After World War I, the colonial people became frustrated at France's failure to recognize the effort provided by the French colonies (resources, but more importantly colonial troops - the famous tirailleurs). Although the Great Mosque of Paris was constructed in recognition of these efforts, the French state had no intention to allow self-rule, let alone independence, to the colonized people. Thus, nationalism in the colonies became stronger in between the two wars, leading to Abd el-Krim's Rif War in Morocco and to the creation of Messali Hadj's Star of North Africa in Algeria. However, these movements would gain full potential only after World War II. The October 27, 1946 Constitution creating the Fourth Republic substituted the French Union for the colonial empire. On the night of March 29, 1947, a nationalist uprising in Madagascar led the French government led by Paul Ramadier (Socialist) to violent repression: one year of bitter fighting, in which 90,000 to 100,000 Malagasy died. On May 8, 1945, the Sétif massacre took place in Algeria.

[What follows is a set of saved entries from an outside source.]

File: src/rtl/period_meter.sv
// period_meter: measures high time, low time and period of a slow
// clk-synchronous signal, presenting each (high, low) pair on a
// valid/ready port. Counters saturate; a result that completes while
// the previous one is still unaccepted is dropped and flagged in overrun.
module period_meter #(
  parameter int WIDTH = 16
) (
  input  logic             clk,
  input  logic             rst,
  input  logic             en,
  input  logic             sig_in,
  output logic             out_valid,
  input  logic             out_ready,
  output logic [WIDTH-1:0] hi_len,
  output logic [WIDTH-1:0] lo_len,
  output logic [WIDTH:0]   period,
  output logic             sat,
  output logic             overrun
);

  typedef enum logic [1:0] {IDLE, WAIT_RISE, MEAS_HI, MEAS_LO} state_t;

  state_t           state_q, state_d;
  logic             s_q, s_d;
  logic [WIDTH-1:0] cnt_q, cnt_d;
  logic [WIDTH-1:0] hi_hold_q, hi_hold_d;
  logic             sat_acc_q, sat_acc_d;
  logic             out_valid_q, out_valid_d;
  logic [WIDTH-1:0] hi_len_q, hi_len_d;
  logic [WIDTH-1:0] lo_len_q, lo_len_d;
  logic [WIDTH:0]   period_q, period_d;
  logic             sat_q, sat_d;
  logic             overrun_q, overrun_d;

  logic             rise, fall, cnt_max, complete;
  logic [WIDTH-1:0] cnt_inc;

  // Next-state, counter and result/handshake logic.
  always_comb begin
    state_d     = state_q;
    s_d         = sig_in;
    cnt_d       = cnt_q;
    hi_hold_d   = hi_hold_q;
    sat_acc_d   = sat_acc_q;
    out_valid_d = out_valid_q;
    hi_len_d    = hi_len_q;
    lo_len_d    = lo_len_q;
    period_d    = period_q;
    sat_d       = sat_q;
    overrun_d   = overrun_q;
    complete    = 1'b0;

    rise    = sig_in & ~s_q;
    fall    = ~sig_in & s_q;
    cnt_max = (cnt_q == {WIDTH{1'b1}});
    // Counter holds at max instead of wrapping.
    cnt_inc = cnt_max ? cnt_q : cnt_q + WIDTH'(1);

    if (!en) begin
      state_d   = IDLE;
      cnt_d     = '0;
      sat_acc_d = 1'b0;
    end else begin
      unique case (state_q)
        IDLE: begin
          cnt_d   = '0;
          state_d = WAIT_RISE;
        end
        // Throw away the partial period in progress when enabled.
        WAIT_RISE: begin
          if (rise) begin
            cnt_d     = WIDTH'(1);
            sat_acc_d = 1'b0;
            state_d   = MEAS_HI;
          end
        end
        MEAS_HI: begin
          if (fall) begin
            hi_hold_d = cnt_q;
            cnt_d     = WIDTH'(1);
            state_d   = MEAS_LO;
          end else begin
            cnt_d = cnt_inc;
            if (cnt_max) sat_acc_d = 1'b1;
          end
        end
        MEAS_LO: begin
          // The completing rise is also cycle 1 of the next high phase.
          if (rise) begin
            complete  = 1'b1;
            cnt_d     = WIDTH'(1);
            sat_acc_d = 1'b0;
            state_d   = MEAS_HI;
          end else begin
            cnt_d = cnt_inc;
            if (cnt_max) sat_acc_d = 1'b1;
          end
        end
        default: state_d = IDLE;
      endcase
    end

    if (complete) begin
      if (!out_valid_q || out_ready) begin
        hi_len_d    = hi_hold_q;
        lo_len_d    = cnt_q;
        period_d    = {1'b0, hi_hold_q} + {1'b0, cnt_q};
        sat_d       = sat_acc_q;
        out_valid_d = 1'b1;
      end else begin
        overrun_d   = 1'b1;
      end
    end else if (out_valid_q && out_ready) begin
      out_valid_d = 1'b0;
    end
  end

  // State and result registers with synchronous reset.
  always_ff @(posedge clk) begin
    if (rst) begin
      state_q     <= IDLE;
      s_q         <= 1'b0;
      cnt_q       <= '0;
      hi_hold_q   <= '0;
      sat_acc_q   <= 1'b0;
      out_valid_q <= 1'b0;
      hi_len_q    <= '0;
      lo_len_q    <= '0;
      period_q    <= '0;
      sat_q       <= 1'b0;
      overrun_q   <= 1'b0;
    end else begin
      state_q     <= state_d;
      s_q         <= s_d;
      cnt_q       <= cnt_d;
      hi_hold_q   <= hi_hold_d;
      sat_acc_q   <= sat_acc_d;
      out_valid_q <= out_valid_d;
      hi_len_q    <= hi_len_d;
      lo_len_q    <= lo_len_d;
      period_q    <= period_d;
      sat_q       <= sat_d;
      overrun_q   <= overrun_d;
    end
  end

  assign out_valid = out_valid_q;
  assign hi_len    = hi_len_q;
  assign lo_len    = lo_len_q;
  assign period    = period_q;
  assign sat       = sat_q;
  assign overrun   = overrun_q;

endmodule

In 1946, the states of French Indochina withdrew from the Union, leading to the Indochina War (1946–54). In 1956, Morocco and Tunisia gained their independence, while the Algerian War was raging (1954–1962). With Charles de Gaulle's return to power in 1958 amidst turmoil and threats of a right-wing coup d'État to protect "French Algeria", the decolonization was completed with the independence of African's colonies in 1960 and the March 19, 1962 Evian Accords, which put an end to the Algerian war. To this day, the Algerian war — officially called until 1997 a "public order operation" — remains a traumatic memory for both France and Algeria. Philosopher Paul Ricœur has spoken of the necessity of a "decolonization of memory," starting with the recognition of the1961 Paris massacre during the Algerian war and the recognition of the decisive role of immigrated manpower in the Trente Glorieuses post-World War II economic growth period. In the 1960s, due to the necessity of reconstruction and of economic growth, French employers actively sought manpower in its ex-colonies, explaining today's multiethnic population. A February 23, 2005 law on colonialism voted by the Union for a Popular Movement (UMP) conservative majority was finally repealed by president Jacques Chirac (UMP) in early 2006.